Wrapping this thread up tonight, having bottled the partial carboy (27 bottles) a few days ago, bottled the remaining full carboy today (31 bottles), 58 bottles in all.
The GrapeMasters Tempranillo must arrived on 1/6/17, thawed, adjusted, and BM 4x4 was pitched on 1/8/17. BRIX was adjusted from 23 to 24 with sugar; pH from 3.95 to 3.56, and TA from 4.8 to 6.4 with 70g tartaric just prior to adding yeast. VP 41 added on 1/11/17, racked and pressed on 1/15/17, MLF completed shortly afterwards.
Carboys moved to the wine room at 55F on 2/11/17, where they stayed (with two additional rackings) until April of 2018. In April, the wine went into a neutral 11 +/- gallon Vadai with 4 Wine Stix, one French, three American. Final numbers on the wine, pH 3.70, and TA 7.0.

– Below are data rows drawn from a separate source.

### src/logic/pluckSynth_macros.svh
`ifndef PLUCKSYNTH_MACROS_SVH
`define PLUCKSYNTH_MACROS_SVH

////////////////////
// Voice bank size and sample format
`define NUM_STRINGS   8
`define SAMPLE_WIDTH  18          // 2.16 signed
`define PTR_WIDTH     8           // Longest note is 243 samples

////////////////////
// Loss filter gains in 2.16
`define GAIN_SUSTAIN  18'h07FC0   // Key held
`define GAIN_DAMP     18'h07DA4   // Key released so the ring dies sooner

// Mixer headroom bits, log2 of NUM_STRINGS
`define MIX_SHIFT     3

////////////////////
// Excitation noise
`define LFSR_SEED     18'h2A5F3   // Any nonzero state works
`define NOISE_SHIFT   2           // Burst level relative to full scale

`endif

### src/logic/pluckSynthPkg.sv
`default_nettype none

`include "pluckSynth_macros.svh"

package pluckSynthPkg;

	// One audio sample in 2.16
	typedef logic signed [`SAMPLE_WIDTH-1:0] sample_t;

	// Control bundle for one string
	typedef struct packed {
		logic pluck;    // Single cycle on key press
		logic sustain;  // Synchronized key level
	} stringCtrl_t;

	// Delay lengths in samples per string
	// Shorter line gives higher pitch
	parameter int unsigned noteLengthTable [`NUM_STRINGS] = '{
		243,
		230,
		231,
		218,
		206,
		194,
		183,
		173
	};

endpackage

`default_nettype wire

### src/logic/keyControl.sv
`default_nettype none

`include "pluckSynth_macros.svh"

module keyControl
	import pluckSynthPkg::*;
(
	input  wire                              CLOCK_50,
	input  wire                              rstN,
	input  wire  [`NUM_STRINGS-1:0]          keys,       // Raw async levels
	output stringCtrl_t [`NUM_STRINGS-1:0]   stringCtrl  // One bundle per voice
);

	logic [`NUM_STRINGS-1:0] keyMeta;  // First sync stage
	logic [`NUM_STRINGS-1:0] keySync;  // Safe to use

	////////////////////
	// Two-flop sync then edge detect
	always_ff @(posedge CLOCK_50 or negedge rstN)
	begin
		if (!rstN)
		begin
			keyMeta    <= '0;
			keySync    <= '0;
			stringCtrl <= '0;
		end
		else
		begin
			keyMeta <= keys;
			keySync <= keyMeta;
			for (int i = 0; i < `NUM_STRINGS; i++)
			begin
				// Old sustain doubles as the previous level
				stringCtrl[i].pluck   <= keySync[i] & ~stringCtrl[i].sustain;
				stringCtrl[i].sustain <= keySync[i];  // Picks the loss gain
			end
		end
	end

endmodule

`default_nettype wire

### config.mk
export PLATFORM = sky130hd
export DESIGN_NAME = keyControl
export DESIGN_NICKNAME = d
export VERILOG_FILES = /design/src/logic/pluckSynthPkg.sv /design/src/logic/keyControl.sv
export VERILOG_INCLUDE_DIRS = /design/src /design/src/logic
export SDC_FILE = /design/constraint.sdc
export NUM_CORES = 1
export LEC_CHECK = 0
export CAP_MARGIN = 40
export CORE_AREA = 2 2 51 53
export CTS_BUF_LIST = sky130_fd_sc_hd__clkbuf_8
export DETAILED_ROUTE_END_ITERATION = 10
export DIE_AREA = 0 0 53 55
export DONT_BUFFER_PORTS = 1
export PLACE_DENSITY = 0.6
export SLEW_MARGIN = 20
export SYNTH_ARGS = -nofsm -noshare
export SYNTH_HDL_FRONTEND = slang
export SYNTH_SLANG_ARGS = --single-unit
### constraint.sdc
create_clock -name CLOCK_50 -period 0.8 [get_ports CLOCK_50]
set_clock_uncertainty 0.1 [all_clocks]
set_input_delay 0.04 -clock CLOCK_50 [delete_from_list [all_inputs] [get_ports CLOCK_50]]
set_output_delay 0.04 -clock CLOCK_50 [all_outputs]
set_load 0.05 [all_outputs]
Yosys cells after proc, flatten, opt, wreduce, memory -nomap -nowiden
Index checks and enable logic that the tools add are counted.
- bits of input ports: 10
- logic and storage cells: 34
- output and inout bits: 16
- bits in registers: 32
- bitwise logic cells: 16
- operators by type and width (kind ; number):
    1-bit bitwise AND ; 8
    1-bit NOT ; 8

Logic depth before layout (Yosys ltp)
- depth after elaboration: 2
- mapped depth: 1
- depth with buffers taken out: 1

Worst setup path after synthesis
No wires, ideal clock.
- path type: flip-flop to flip-flop
- start point: register stringCtrl[10] (netlist name)
- end point: register stringCtrl[11] (netlist name)
- required time: 564 ps
- path slack: -133 ps
- buffers on the path: 0
- library setup time: 136 ps
- cell stages (with the launch flop): 2
- arrival time: 697 ps
- period minus slack after synthesis: 933 ps
- cells stage by stage: dfrtp_1 -> nor2b_4
- word-level cells in the longest chain between the ends: 2
- ends and longest elaborated chain (element ; line ; source):
    start, declared ; keyControl.sv:11 ; output stringCtrl_t [`NUM_STRINGS-1:0] stringCtrl
    1-bit NOT ; keyControl.sv:34 ; stringCtrl[i].pluck <= keySync[i] & ~stringCtrl[i].sustain;
    1-bit bitwise AND ; keyControl.sv:34 ;
No other way between the ends.

Worst setup path after layout
- start point: register stringCtrl[12] (netlist name)
- end point: output port stringCtrl[12] (netlist name)
No word-level cell between the ends.

==> impl_metrics.yaml <==
synthesis:
  synth_nets: 50
  synth_edf_count: 0
  netlist_area_um2: 911
  synth_area_leader_cell: "dfrtp_1"
  synth.area.top_cells: "dfrtp_1, nor2b_4"
  synth_area_per_cell_um2: 22.8
  async_flop_share_pct: 100
  yosys_register_bits: 32
  synth.distinct_cells: 2
  netlist.area_leader.share_pct: 87.9
  synthCells: 40
  ys_seq_area_share_pct: 87.9
  yosys-top-cells-count: "dfrtp_1, nor2b_4"
  post-synth-top-count-cell: "dfrtp_1"
  ys.flop_type: "dfrtp_1"
  ys_warn_count: 0
critical_path:
  worstReg2RegEnd: "stringCtrl[13]"
  rr_worst_depth: 2
  worst_path_max_delay_cell: "dfrtp_2"
  path_cells: "buf_12"
  cp.required_ps: 660
  cp-endpoint: "stringCtrl[12]"
  cp-start-kind: "flip-flop"
  path_max_fanout: 2
  ff2ff_setup_slack_ps: 0
  crit_type: "flip-flop to output port"
  cpPeakStageDelay_ps: 430
  arrival_ps: 870
  cp-end-kind: "output port"
  crit_start: "stringCtrl[12]"
  regToRegStartpoint: "stringCtrl[12]"
  cpLargestDelayFamily: "flip-flops"
  critical_path_buf_inv_count: 1
  crit_cells: 1
routing:
  drt_pass1_iterations: 4
  drc_errors: 0
  ant_nets: 0
  vias_per_cell: 3.97
  vias: 433
  drt_wl_total_um: 1420
  routedWlPerCell_um: 13.0
  drt_iter0_markers: 2
final_layout:
  finalNetCount: 88
  fillers: 171
  n_antenna_cell: 0
  design_area_um2: 1530
  multi_input_area_um2: 110
  drive_gt1_share_pct: 57.0
  regArea_um2: 811
  syn_to_final_growth_pct: 67.7
sta:
  min_period_ps: 1010
  tightest_slew_ps: 115
  slew-limit-headroom_pct: 92.3
  slew_viol_final: 0
  max_freq_ghz: 0.992
  rsz0062_at_grt: "yes"
  min_period_over_period_pct: 126
  hold_viol_final: 32
  hold_ws_ps: -647
  layout_setup_ws_ps: -208
  finalSetupViolations: 18
clocking:
  clk_pin_slew_ps: 60
  clk_latency_ps: 270
  cts_sinks: 32
  cts_tree: "yes"
  htreeDepth: 2
  cts_made_buffers: 5
  cts_root_buf: "clkbuf_8"
  cts.path.max_buffers: 2
  cts_hold_buf: 8
place:
  placed_cell_area_um2: 1280
  place_ws_ps: 75.4
  port-buffer-count: 0
  place_congestion: 0.610
  hpwl_um: 948
power_and_ir_drop:
  powerDensity_nw_per_um2: 2220
  p_leak_nw: 0.708
  ir_worst_vdd_mv: 1.75
floorplanning:
  dieWidth_um: 53
  core_area_um2: 2360
  initial_core_util_pct: 38.5
  die_area_um2: 2920
  die_h_um: 55
  ioPinCount: 26
  num_rows: 18
grt:
  grt_max_degree: 33
  antenna_found_initial: 0
  grt_pass1_vias: 503
  grt_pass1_wl_um: 2420
  grt_remaining_overflow: 0
  track_usage_pct: 12.7
run_status:
  violations: "negative hold slack, negative setup slack"
  status: "complete, but fails checks"
run:
  drv_cap: 0
worst_hold_path:
  hp-class: "primary input to asynchronous set/reset pin"
cell usage in the layout (no fill, tap or decap):
cell type / instances
dlygate4sd3_1: 8
buf_12: 16
dfrtp_1: 24
dfrtp_2: 8
clkbuf_8: 6
nor2b_4: 8
buf_6: 7
inv_1: 2
power breakdown:
part	internal (mW)	switching, mW	leakage (nW)
sequential	1.71	0.0631	0.375
combinational	0.246	0.192	0.279
clock	0.674	0.517	0.0538
total	2.63	0.772	0.708
through the flow:
step                      setup TNS (ps)  power [mW]  util, %  cells
after floorplan                        0        1.95        -     40
after global placement                 0        2.16     54.1     86
after detailed placement               0        2.17     54.1     86
after CTS                          -3140        3.44     64.1    108
after global routing               -3520        3.55     64.6    109
final                              -2920        3.40     64.6    109
cell type report:
class	count	share of cell area (%)
flip-flops and latches	32	53.1
clock buffers	6	5.41
well taps	30	2.46
multi-input cells	8	7.21
clock inverters	2	0.491
repair buffers	31	31.4
logic make-up (layout without fill, tap and decap cells):
family,Yosys count,in the layout,synth area share [%]
buffers and inverters,0,39,0
flip-flops,32,32,87.9
AND/OR/NAND/NOR,8,8,12.1
flip-flops by register name, indices dropped and copies added, names as in the netlist:
name and cells:
keySync 8, stringCtrl 16, keyMeta 8
worst min-delay path by stage:
stage / startpoint / end / slack, ps / cells after the start
after global placement: rstN / keyMeta[2] / -350 / 0
after floorplan: rstN / keyMeta[0] / -360 / 0
after detailed placement: rstN / keyMeta[2] / -350 / 0
after global routing: rstN / stringCtrl[0] / -670 / 0
after CTS: rstN / stringCtrl[2] / -660 / 0
final: rstN / stringCtrl[12] / -650 / 0
timing repair:
action / CTS / global route
gates resized for setup: 6 / 5
endpoints found under the hold margin: 40 / 32
setup buffers: 6 / 5
setup endpoints to repair: 16 / 22
pin swaps: 0 / 0
layer usage:
layer,part of all wire (%),GRT usage (%),up-vias
met2,51,19.2,22
met1,38,14.7,214
met3,9.2,8.60,2
met4,1.2,3.85,0
li1,-,-,195
met5,0,0,-
No activity file was read; power rests on OpenSTA's default activity.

Wine tastes great, bright with lots of red and black fruit, hint of tobacco, and it has a really long finish. Didn’t do any bench trials, no desire to raise the TA above 7.0. It’s two years old now, bottles will get labeled soon and the wine will go into the drinking rotation after it settles down a bit.
And that’s a wrap!! I’ll definitely do some Grapemasters fruit again, it turned out great!